───── Records shown

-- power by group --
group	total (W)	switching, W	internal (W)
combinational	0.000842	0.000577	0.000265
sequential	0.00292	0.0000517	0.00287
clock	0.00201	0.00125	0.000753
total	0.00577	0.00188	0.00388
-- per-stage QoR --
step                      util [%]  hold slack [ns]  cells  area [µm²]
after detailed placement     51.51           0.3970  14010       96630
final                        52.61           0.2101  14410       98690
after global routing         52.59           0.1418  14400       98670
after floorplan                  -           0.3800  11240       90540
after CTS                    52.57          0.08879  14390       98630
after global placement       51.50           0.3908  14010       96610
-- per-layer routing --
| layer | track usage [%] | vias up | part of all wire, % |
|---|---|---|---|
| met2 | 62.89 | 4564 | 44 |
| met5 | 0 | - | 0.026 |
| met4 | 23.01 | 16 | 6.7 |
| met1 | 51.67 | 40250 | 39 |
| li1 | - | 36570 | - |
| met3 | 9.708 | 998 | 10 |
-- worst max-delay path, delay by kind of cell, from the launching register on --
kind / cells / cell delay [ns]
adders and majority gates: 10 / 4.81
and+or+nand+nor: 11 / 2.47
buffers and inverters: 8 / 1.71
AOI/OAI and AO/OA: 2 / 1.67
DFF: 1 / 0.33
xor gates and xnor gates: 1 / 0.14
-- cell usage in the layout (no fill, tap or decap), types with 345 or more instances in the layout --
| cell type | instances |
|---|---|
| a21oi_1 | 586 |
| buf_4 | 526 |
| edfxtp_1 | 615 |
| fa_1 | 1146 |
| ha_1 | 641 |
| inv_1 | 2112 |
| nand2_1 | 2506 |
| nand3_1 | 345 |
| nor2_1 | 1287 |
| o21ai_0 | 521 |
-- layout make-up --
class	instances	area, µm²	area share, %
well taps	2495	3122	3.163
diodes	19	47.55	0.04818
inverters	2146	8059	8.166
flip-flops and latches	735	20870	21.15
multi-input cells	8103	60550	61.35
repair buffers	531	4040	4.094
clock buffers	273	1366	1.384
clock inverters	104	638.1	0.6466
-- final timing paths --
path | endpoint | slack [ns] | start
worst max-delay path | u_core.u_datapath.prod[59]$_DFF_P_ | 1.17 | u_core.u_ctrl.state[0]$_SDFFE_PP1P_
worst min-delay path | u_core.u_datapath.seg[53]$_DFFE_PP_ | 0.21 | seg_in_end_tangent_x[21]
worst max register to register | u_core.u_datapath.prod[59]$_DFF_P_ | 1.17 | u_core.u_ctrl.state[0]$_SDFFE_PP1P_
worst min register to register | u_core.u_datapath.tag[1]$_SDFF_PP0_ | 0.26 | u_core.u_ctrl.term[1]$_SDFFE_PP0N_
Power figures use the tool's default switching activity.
**src/hdl/mlfq_pkg.sv**
```systemverilog
`timescale 1ns / 1ps
package mlfq_pkg;

    localparam int SLOT_W       = 5;
    localparam int QW           = 16;
    localparam int CFG_W        = 16;
    localparam int NUM_SLOTS_D  = 32;
    localparam int NUM_LEVELS_D = 5;

    localparam logic [QW-1:0] QBASE_RST  = 16'd16;
    localparam logic [QW-1:0] BOOST_RST  = 16'd100;

    typedef enum logic [1:0] {
        OP_TICK   = 2'd0,
        OP_ADD    = 2'd1,
        OP_REMOVE = 2'd2,
        OP_BLOCK  = 2'd3
    } t_op;

    typedef enum logic {
        CFG_QBASE = 1'b0,
        CFG_BOOST = 1'b1
    } t_cfg_idx;

endpackage

```
**src/hdl/mlfq_ram.sv**
```systemverilog
`timescale 1ns / 1ps
module mlfq_ram #(
    parameter int DEPTH = mlfq_pkg::NUM_SLOTS_D,
    parameter int WIDTH = mlfq_pkg::SLOT_W
) (
    input  logic                     i_clk,
    input  logic                     i_we,
    input  logic [$clog2(DEPTH)-1:0] i_waddr,
    input  logic [WIDTH-1:0]         i_wdata,
    input  logic [$clog2(DEPTH)-1:0] i_raddr,
    output logic [WIDTH-1:0]         o_rdata
);

    logic [WIDTH-1:0] r_mem [DEPTH];
    logic [WIDTH-1:0] r_rdata;

    always_ff @(posedge i_clk) begin
        if (i_we) begin
            r_mem[i_waddr] <= i_wdata;
        end
        r_rdata <= r_mem[i_raddr];
    end

    assign o_rdata = r_rdata;

endmodule

```
**src/hdl/mlfq_scheduler.sv**
```systemverilog
// channel   direction  handshake                    word
// command   in         start high, busy low         i_opcode, i_slot, i_is_system
// result    out        o_result_valid, one cycle    o_running_slot, o_quantum_left,
//                                                   o_switched, o_status
// config    in         i_cfg_valid and o_cfg_ready  i_cfg_index, i_cfg_data
//
// add, block: done in the execute state; remove: execute, then an unlink state.
// tick: execute, tick, then select and pop unless the running slot keeps its turn;
// a boost first moves each higher level into level 0 via the next-link memory walk.
// synchronous active-low reset clears queues, counters, state; not command/walk regs.
// the result strobe cannot be stalled; busy stays high until the result cycle ends.
`timescale 1ns / 1ps
module mlfq_scheduler #(
    parameter int NUM_SLOTS  = mlfq_pkg::NUM_SLOTS_D,
    parameter int NUM_LEVELS = mlfq_pkg::NUM_LEVELS_D
) (
    input  logic                        i_clk,
    input  logic                        i_rst_n,
    input  logic                        start,
    output logic                        busy,
    input  logic [1:0]                  i_opcode,
    input  logic [mlfq_pkg::SLOT_W-1:0] i_slot,
    input  logic                        i_is_system,
    output logic                        o_result_valid,
    output logic [mlfq_pkg::SLOT_W-1:0] o_running_slot,
    output logic [mlfq_pkg::QW-1:0]     o_quantum_left,
    output logic                        o_switched,
    output logic                        o_status,
    input  logic                        i_cfg_valid,
    output logic                        o_cfg_ready,
    input  logic                        i_cfg_index,
    input  logic [mlfq_pkg::CFG_W-1:0]  i_cfg_data
);

    localparam int SW = $clog2(NUM_SLOTS);
    localparam int LW = $clog2(NUM_LEVELS);
    localparam int CW = $clog2(NUM_SLOTS + 1);
    localparam int PW = mlfq_pkg::SLOT_W;
    localparam int QW = mlfq_pkg::QW;
    localparam logic [PW:0]   SLOT_LIM = (PW+1)'(NUM_SLOTS);
    localparam logic [LW-1:0] LVL_MAX  = LW'(NUM_LEVELS - 1);
    localparam logic [LW:0]   LVL_END  = (LW+1)'(NUM_LEVELS);

    typedef enum logic [2:0] {
        S_IDLE, S_EXEC, S_RM, S_BST, S_WALK, S_TICK, S_SEL, S_POP
    } t_state;

    t_state r_state, n_state;
    logic   r_done, n_done;

    logic [1:0]    r_op;
    logic [PW-1:0] r_s;
    logic          r_sys;
    logic [SW-1:0] r_before;
    logic          r_status, n_status;

    logic [SW-1:0] r_head [NUM_LEVELS];
    logic [SW-1:0] n_head [NUM_LEVELS];
    logic [SW-1:0] r_tail [NUM_LEVELS];
    logic [SW-1:0] n_tail [NUM_LEVELS];
    logic [CW-1:0] r_cnt  [NUM_LEVELS];
    logic [CW-1:0] n_cnt  [NUM_LEVELS];
    logic [NUM_SLOTS-1:0] r_queued, n_queued;
    logic [31:0]   r_tick, n_tick, r_last, n_last;
    logic [SW-1:0] r_cur, n_cur;
    logic [LW-1:0] r_clvl, n_clvl;
    logic [QW-1:0] r_q, n_q;
    logic          r_blk, n_blk;
    logic [QW-1:0] r_qbase, r_bint;

    logic [LW:0]   r_blv, n_blv;
    logic [SW-1:0] r_wa, n_wa, r_pw, n_pw;
    logic [CW-1:0] r_k, n_k;
    logic [LW-1:0] r_hi, n_hi;

    logic          nx_we, pl_we;
    logic [SW-1:0] nx_waddr, nx_wdata, nx_raddr, nx_rdata;
    logic [SW-1:0] pl_waddr, pl_raddr;
    logic [LW+SW-1:0] pl_wdata, pl_rdata;

    mlfq_ram #(.DEPTH(NUM_SLOTS), .WIDTH(SW)) u_next (
        .i_clk   (i_clk),
        .i_we    (nx_we),
        .i_waddr (nx_waddr),
        .i_wdata (nx_wdata),
        .i_raddr (nx_raddr),
        .o_rdata (nx_rdata)
    );

    mlfq_ram #(.DEPTH(NUM_SLOTS), .WIDTH(LW+SW)) u_prev_lvl (
        .i_clk   (i_clk),
        .i_we    (pl_we),
        .i_waddr (pl_waddr),
        .i_wdata (pl_wdata),
        .i_raddr (pl_raddr),
        .o_rdata (pl_rdata)
    );

    logic          s_valid;
    logic [SW-1:0] s_idx;
    logic          hi_any;
    logic [LW-1:0] hi_lvl;
    logic [LW-1:0] rm_lvl;
    logic [SW-1:0] rm_prev;
    logic [QW-1:0] q_dec;
    logic [31:0]   tick_inc;
    logic          push_en;
    logic [LW-1:0] push_lv;
    logic [SW-1:0] push_s;
    logic [LW-1:0] blv_i;

    assign s_idx   = r_s[SW-1:0];
    assign s_valid = (r_s != '0) && ({1'b0, r_s} < SLOT_LIM);
    assign rm_prev = pl_rdata[SW-1:0];
    assign rm_lvl  = (32'(pl_rdata[LW+SW-1:SW]) < NUM_LEVELS) ? pl_rdata[LW+SW-1:SW] : LVL_MAX;
    assign q_dec   = r_q - 1'b1;
    assign tick_inc = r_tick + 32'd1;
    assign blv_i   = r_blv[LW-1:0];

    always_comb begin
        hi_any = 1'b0;
        hi_lvl = '0;
        for (int i = NUM_LEVELS - 1; i >= 0; i--) begin
            if (r_cnt[i] != '0) begin
                hi_any = 1'b1;
                hi_lvl = LW'(i);
            end
        end
    end

    always_comb begin
        n_state  = r_state;
        n_done   = 1'b0;
        n_status = r_status;
        n_head   = r_head;
        n_tail   = r_tail;
        n_cnt    = r_cnt;
        n_queued = r_queued;
        n_tick   = r_tick;
        n_last   = r_last;
        n_cur    = r_cur;
        n_clvl   = r_clvl;
        n_q      = r_q;
        n_blk    = r_blk;
        n_blv    = r_blv;
        n_wa     = r_wa;
        n_pw     = r_pw;
        n_k      = r_k;
        n_hi     = r_hi;
        nx_we    = 1'b0;
        nx_waddr = '0;
        nx_wdata = '0;
        nx_raddr = s_idx;
        pl_we    = 1'b0;
        pl_waddr = '0;
        pl_wdata = '0;
        pl_raddr = s_idx;
        push_en  = 1'b0;
        push_lv  = '0;
        push_s   = '0;

        case (r_state)
            S_IDLE: begin
                if (start && !r_done) begin
                    n_state  = S_EXEC;
                    n_status = 1'b0;
                end
            end
            S_EXEC: begin
                case (mlfq_pkg::t_op'(r_op))
                    mlfq_pkg::OP_ADD: begin
                        if (!s_valid || r_queued[s_idx] || s_idx == r_cur) begin
                            n_status = 1'b1;
                        end else begin
                            push_en = 1'b1;
                            push_lv = r_sys ? LW'(0) : LW'(1);
                            push_s  = s_idx;
                        end
                        n_state = S_IDLE;
                        n_done  = 1'b1;
                    end
                    mlfq_pkg::OP_REMOVE: begin
                        if (!s_valid || !r_queued[s_idx]) begin
                            n_status = 1'b1;
                            n_state  = S_IDLE;
                            n_done   = 1'b1;
                        end else begin
                            n_state = S_RM;
                        end
                    end
                    mlfq_pkg::OP_BLOCK: begin
                        if (!s_valid || s_idx != r_cur) begin
                            n_status = 1'b1;
                        end else begin
                            n_q   = '0;
                            n_blk = 1'b1;
                        end
                        n_state = S_IDLE;
                        n_done  = 1'b1;
                    end
                    default: begin
                        n_tick = tick_inc;
                        if ((tick_inc - r_last) >= {16'd0, r_bint}) begin
                            n_last  = tick_inc;
                            n_blv   = (LW+1)'(1);
                            n_state = S_BST;
                        end else begin
                            n_state = S_TICK;
                        end
                    end
                endcase
            end
            S_RM: begin
                if (r_head[rm_lvl] == s_idx) begin
                    n_head[rm_lvl] = nx_rdata;
                end else begin
                    nx_we    = 1'b1;
                    nx_waddr = rm_prev;
                    nx_wdata = nx_rdata;
                end
                if (r_tail[rm_lvl] == s_idx) begin
                    n_tail[rm_lvl] = rm_prev;
                end else begin
                    pl_we    = 1'b1;
                    pl_waddr = nx_rdata;
                    pl_wdata = {rm_lvl, rm_prev};
                end
                if (r_cnt[rm_lvl] != '0) begin
                    n_cnt[rm_lvl] = r_cnt[rm_lvl] - 1'b1;
                end
                n_queued[s_idx] = 1'b0;
                n_state = S_IDLE;
                n_done  = 1'b1;
            end
            S_BST: begin
                if (r_blv == LVL_END) begin
                    n_state = S_TICK;
                end else if (r_cnt[blv_i] == '0) begin
                    n_blv = r_blv + 1'b1;
                end else begin
                    if (r_cnt[0] != '0) begin
                        nx_we    = 1'b1;
                        nx_waddr = r_tail[0];
                        nx_wdata = r_head[blv_i];
                    end else begin
                        n_head[0] = r_head[blv_i];
                    end
                    n_tail[0]     = r_tail[blv_i];
                    n_cnt[0]      = r_cnt[0] + r_cnt[blv_i];
                    n_cnt[blv_i]  = '0;
                    n_wa          = r_head[blv_i];
                    n_pw          = r_tail[0];
                    n_k           = r_cnt[blv_i];
                    nx_raddr      = r_head[blv_i];
                    n_state       = S_WALK;
                end
            end
            S_WALK: begin
                pl_we    = 1'b1;
                pl_waddr = r_wa;
                pl_wdata = {LW'(0), r_pw};
                n_pw     = r_wa;
                n_wa     = nx_rdata;
                nx_raddr = nx_rdata;
                n_k      = r_k - 1'b1;
                if (r_k == CW'(1)) begin
                    n_blv   = r_blv + 1'b1;
                    n_state = S_BST;
                end
            end
            S_TICK: begin
                n_blk   = 1'b0;
                n_state = S_SEL;
                if (r_cur != '0 && !r_blk) begin
                    if (r_q != '0) begin
                        n_q = q_dec;
                    end
                    if (r_q != '0 && q_dec != '0 && (!hi_any || hi_lvl >= r_clvl)) begin
                        n_state = S_IDLE;
                        n_done  = 1'b1;
                    end else begin
                        push_en = 1'b1;
                        push_lv = (r_clvl == LVL_MAX) ? r_clvl : r_clvl + 1'b1;
                        push_s  = r_cur;
                    end
                end
            end
            S_SEL: begin
                if (!hi_any) begin
                    n_cur   = '0;
                    n_q     = '0;
                    n_state = S_IDLE;
                    n_done  = 1'b1;
                end else begin
                    nx_raddr = r_head[hi_lvl];
                    n_hi     = hi_lvl;
                    n_state  = S_POP;
                end
            end
            S_POP: begin
                n_cnt[r_hi] = r_cnt[r_hi] - 1'b1;
                if (r_cnt[r_hi] != CW'(1)) begin
                    n_head[r_hi] = nx_rdata;
                end
                n_queued[r_head[r_hi]] = 1'b0;
                n_cur   = r_head[r_hi];
                n_clvl  = r_hi;
                n_q     = r_qbase >> r_hi;
                n_state = S_IDLE;
                n_done  = 1'b1;
            end
            default: begin
                n_state = S_IDLE;
            end
        endcase

        if (push_en) begin
            if (r_cnt[push_lv] != '0) begin
                nx_we    = 1'b1;
                nx_waddr = r_tail[push_lv];
                nx_wdata = push_s;
            end else begin
                n_head[push_lv] = push_s;
            end
            pl_we    = 1'b1;
            pl_waddr = push_s;
            pl_wdata = {push_lv, r_tail[push_lv]};
            n_tail[push_lv]  = push_s;
            n_cnt[push_lv]   = r_cnt[push_lv] + 1'b1;
            n_queued[push_s] = 1'b1;
        end
    end

    always_ff @(posedge i_clk) begin
        if (!i_rst_n) begin
            r_state  <= S_IDLE;
            r_done   <= 1'b0;
            r_status <= 1'b0;
            r_queued <= '0;
            r_tick   <= '0;
            r_last   <= '0;
            r_cur    <= '0;
            r_clvl   <= '0;
            r_q      <= '0;
            r_blk    <= 1'b0;
            r_blv    <= '0;
            r_k      <= '0;
            r_hi     <= '0;
            for (int i = 0; i < NUM_LEVELS; i++) begin
                r_head[i] <= '0;
                r_tail[i] <= '0;
                r_cnt[i]  <= '0;
            end
        end else begin
            r_state  <= n_state;
            r_done   <= n_done;
            r_status <= n_status;
            r_head   <= n_head;
            r_tail   <= n_tail;
            r_cnt    <= n_cnt;
            r_queued <= n_queued;
            r_tick   <= n_tick;
            r_last   <= n_last;
            r_cur    <= n_cur;
            r_clvl   <= n_clvl;
            r_q      <= n_q;
            r_blk    <= n_blk;
            r_blv    <= n_blv;
            r_k      <= n_k;
            r_hi     <= n_hi;
        end
    end

    always_ff @(posedge i_clk) begin
        r_wa <= n_wa;
        r_pw <= n_pw;
        if (start && !busy) begin
            r_op     <= i_opcode;
            r_s      <= i_slot;
            r_sys    <= i_is_system;
            r_before <= r_cur;
        end
    end

    always_ff @(posedge i_clk) begin
        if (!i_rst_n) begin
            r_qbase <= mlfq_pkg::QBASE_RST;
            r_bint  <= mlfq_pkg::BOOST_RST;
        end else if (i_cfg_valid) begin
            case (mlfq_pkg::t_cfg_idx'(i_cfg_index))
                mlfq_pkg::CFG_QBASE: r_qbase <= i_cfg_data;
                mlfq_pkg::CFG_BOOST: r_bint  <= i_cfg_data;
                default: r_bint <= r_bint;
            endcase
        end
    end

    assign busy           = (r_state != S_IDLE) || r_done;
    assign o_cfg_ready    = 1'b1;
    assign o_result_valid = r_done;
    assign o_running_slot = PW'(r_cur);
    assign o_quantum_left = r_q;
    assign o_switched     = (r_cur != r_before);
    assign o_status       = r_status;

`ifndef SYNTHESIS
    a_idle_zero_q: assert property (@(posedge i_clk) disable iff (!i_rst_n)
        (o_result_valid && o_running_slot == '0) |-> o_quantum_left == '0)
        else $error("idle slot with quantum left");

    a_switch_ok: assert property (@(posedge i_clk) disable iff (!i_rst_n)
        (o_result_valid && o_switched) |-> !o_status)
        else $error("switch on ignored item");

    a_one_result: assert property (@(posedge i_clk) disable iff (!i_rst_n)
        o_result_valid |=> !o_result_valid)
        else $error("result strobe longer than one cycle");

    a_accept_busy: assert property (@(posedge i_clk) disable iff (!i_rst_n)
        (start && !busy) |=> (busy && !o_result_valid))
        else $error("accepted word not held busy");
`endif

endmodule
```
**config.mk**
```make
export PLATFORM = sky130hd
export DESIGN_NAME = mlfq_scheduler
export DESIGN_NICKNAME = d
export VERILOG_FILES = /design/src/hdl/mlfq_pkg.sv /design/src/hdl/mlfq_ram.sv /design/src/hdl/mlfq_scheduler.sv
export SDC_FILE = /design/constraint.sdc
export NUM_CORES = 2
export LEC_CHECK = 0
export ABC_AREA = 1
export BUFFER_PORTS_ARGS = -buffer_cell sky130_fd_sc_hd__buf_4
export CAP_MARGIN = 20
export CORE_ASPECT_RATIO = 0.9
export CORE_MARGIN = 4
export CORE_UTILIZATION = 40
export DETAILED_ROUTE_END_ITERATION = 10
export GPL_TIMING_DRIVEN = 0
export PLACE_DENSITY = 0.67
export SETUP_SLACK_MARGIN = 0.1
export SYNTH_ARGS = -nofsm -noshare
export SYNTH_HDL_FRONTEND = slang
export SYNTH_SLANG_ARGS = --single-unit
export TNS_END_PERCENT = 50
```
**constraint.sdc**
```tcl
create_clock -name i_clk -period 6.4 [get_ports i_clk]
set_input_delay 0.32 -clock i_clk [delete_from_list [all_inputs] [get_ports i_clk]]
set_output_delay 0.32 -clock i_clk [all_outputs]
set_load 0.02 [all_outputs]
```
==> flow_summary.yaml <==
floorplanning:
  rows: 106
  dieArea_mm2: 0.09950
  effective_utilization_at_floorplan: 0.4049
  io-pin-count: 55
  die_width_um: 332.1
  floorplan.die.height_um: 299.7
  core_area_mm2: 0.09337
global_routing:
  groute.usage.overall: 0.2823
  grt-ovfl-total: 0
  grt_antenna_before_repair: 0
  number_of_global_route_vias_before_repair: 32990
  grt_start_max_net_pins: 33
  grt_pass1_wl_mm: 213.5
sta:
  report.final.slew_viol_count: 0
  setup-tns-final_ps: 0
  setup_violations: 0
  final_hold_viol_count: 0
  setup_ws_ps: 302.4
  skew_ps: 38.44
  worstMarginPinSlew_ps: 1290
  rsz0062_at_grt: "true"
  timing.max_slew.rel_slack: 0.1397
  highest_clock_rate_mhz: 164.0
  layout_worst_path_cycle_share: 0.9528
  period_needed_ps: 6098
drt:
  detail_route.vias_per_cell: 5.900
  routed_wirelength_mm: 145.6
  final_antenna_net_count: 0
  drt_drc_violations_left: 0
  drt-wirelength-per-cell_um: 24.21
  drt-initial-drc-count: 4506
  route.vias.total: 35500
  number_of_detailed_route_iterations_in_the_first_pass: 6
clocking:
  ctsRootBufferMaster: "sky130_fd_sc_hd__clkbuf_16"
  cts.htree.levels: 3
  cts-buffers-inserted: 77
  cts_buffer_depth: 3
  clock_sinks: 703
  tritoncts: "built"
  worst_setup_hold_path_clk_slew_ps: 60
  clock_latency_ps: 660
logic_synthesis:
  synthCells: 4539
  synth.net_count: 4639
  yosys_register_bits: 703
  synth_area_mm2: 0.03781
  avgSynthCellArea_um2: 8.329
  synth_area_leaders: "sky130_fd_sc_hd__edfxtp_1 (35%), sky130_fd_sc_hd__dfxtp_1 (14%), sky130_fd_sc_hd__nand2_1 (7.5%)"
  synth_top_area_frac: 0.3487
  count_of_different_cell_masters_after_synthesis: 66
  synthArstFlopShare: 0
  synth_seq_area_share: 0.4885
  synth_commonest_cells: "sky130_fd_sc_hd__nand2_1 (755), sky130_fd_sc_hd__inv_1 (506), sky130_fd_sc_hd__edfxtp_1 (439), sky130_fd_sc_hd__a21oi_1 (430), sky130_fd_sc_hd__o21ai_0 (426)"
  yosys.cell_count.top_type: "sky130_fd_sc_hd__nand2_1"
  netlist.top_cell.by_area: "sky130_fd_sc_hd__edfxtp_1"
  yosysWarnings: 0
  ys_dominant_reg_cell: "sky130_fd_sc_hd__edfxtp_1"
  synth_enable_flop_cells: 439
worst_hold_path:
  hold_path.startpoint: "i_cfg_data[3]"
  worstHoldPathType: "in2reg"
pwr:
  leakage_power_summed_over_all_cells_nw: 16.14
  cellPowerDensity_mw_per_mm2: 288.0
  vdd.ir_drop.worst_mv: 0.2119
placed_design:
  dp_worst_setup_slack_ps: -148.2
  place.detailed.hpwl_mm: 107.6
  numPortBuffers: 53
  placed_cell_area_mm2: 0.04027
  gp_congestion: 1.026
  placedCellCount: 5850
setup_path:
  crit_path_start: "r_cnt[15]"
  worst-endpoint-arrival_ps: 6370
  worstSetupStartpointType: "flip-flop"
  worstSetupPathType: "reg2reg"
  regToRegSetupSlack_ps: 300
  endpoint_kind: "flip-flop"
  crit_required_ps: 6670
  critPathMaxFanout: 10
  worstReg2RegStart: "r_cnt[15]"
finish:
  register_area_mm2: 0.01847
  area.growth.synth_to_final_pct: 14.94
  finalNetCount: 4814
  final_design_area_no_fill_mm2: 0.04345
  multi_input_comb_area_mm2: 0.01692
  nFillCells: 9113
  stdcell_count: 6016
  drive_above_1_share: 0.07794
  finish.utilization: 0.4654
job:
  cap_violations: 0
status:
  run_status: "finished, final reports clean"
## sequential cells by signal, indices dropped and copies added, names as in the netlist, 6 cells and up
register,count
r_qbase,16
r_tick,32
r_tail,25
r_queued,32
r_k,6
u_prev_lvl.r_mem,256
r_head,25
r_last,32
o_quantum_left,16
r_cnt,30
u_next.r_mem,160
r_bint,16
u_prev_lvl.o_rdata,8
## worst paths after layout
| path | end | cells past startpoint |
|---|---|---|
| setup / recovery | u_prev_lvl.r_mem[2][0] | 23 |
| hold / removal | r_bint[3] | 3 |
| setup reg to reg | u_prev_lvl.r_mem[2][0] | 23 |
| hold reg to reg | r_queued[0] | 2 |
## critical path: stages, from the launching register on
cell                       delay (ps)
sky130_fd_sc_hd__dfxtp_1          290
sky130_fd_sc_hd__clkbuf_2         260
sky130_fd_sc_hd__nor2_1           150
sky130_fd_sc_hd__nand2_1           60
sky130_fd_sc_hd__nor2_1           180
sky130_fd_sc_hd__o21ai_0          130
sky130_fd_sc_hd__a21oi_1          210
sky130_fd_sc_hd__inv_1             90
sky130_fd_sc_hd__clkbuf_2         260
sky130_fd_sc_hd__ha_1             340
sky130_fd_sc_hd__inv_1             30
sky130_fd_sc_hd__nand2_1           60
sky130_fd_sc_hd__o21ai_0           70
sky130_fd_sc_hd__inv_1             50
sky130_fd_sc_hd__nand2_1           60
sky130_fd_sc_hd__a21oi_2          190
sky130_fd_sc_hd__o21ai_4          120
sky130_fd_sc_hd__nand2_1          280
sky130_fd_sc_hd__nand2_1          450
sky130_fd_sc_hd__inv_2            470
sky130_fd_sc_hd__nor2_1           190
sky130_fd_sc_hd__a31oi_1          450
sky130_fd_sc_hd__nand2_1          480
sky130_fd_sc_hd__nor2_1           780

──────────

The output should be exactly the lines above from the line containing "worst min-delay path" to the line containing "worst min register", inclusive, with no other lines.

• Solution below
worst min-delay path | u_core.u_datapath.seg[53]$_DFFE_PP_ | 0.21 | seg_in_end_tangent_x[21]
worst max register to register | u_core.u_datapath.prod[59]$_DFF_P_ | 1.17 | u_core.u_ctrl.state[0]$_SDFFE_PP1P_
worst min register to register | u_core.u_datapath.tag[1]$_SDFF_PP0_ | 0.26 | u_core.u_ctrl.term[1]$_SDFFE_PP0N_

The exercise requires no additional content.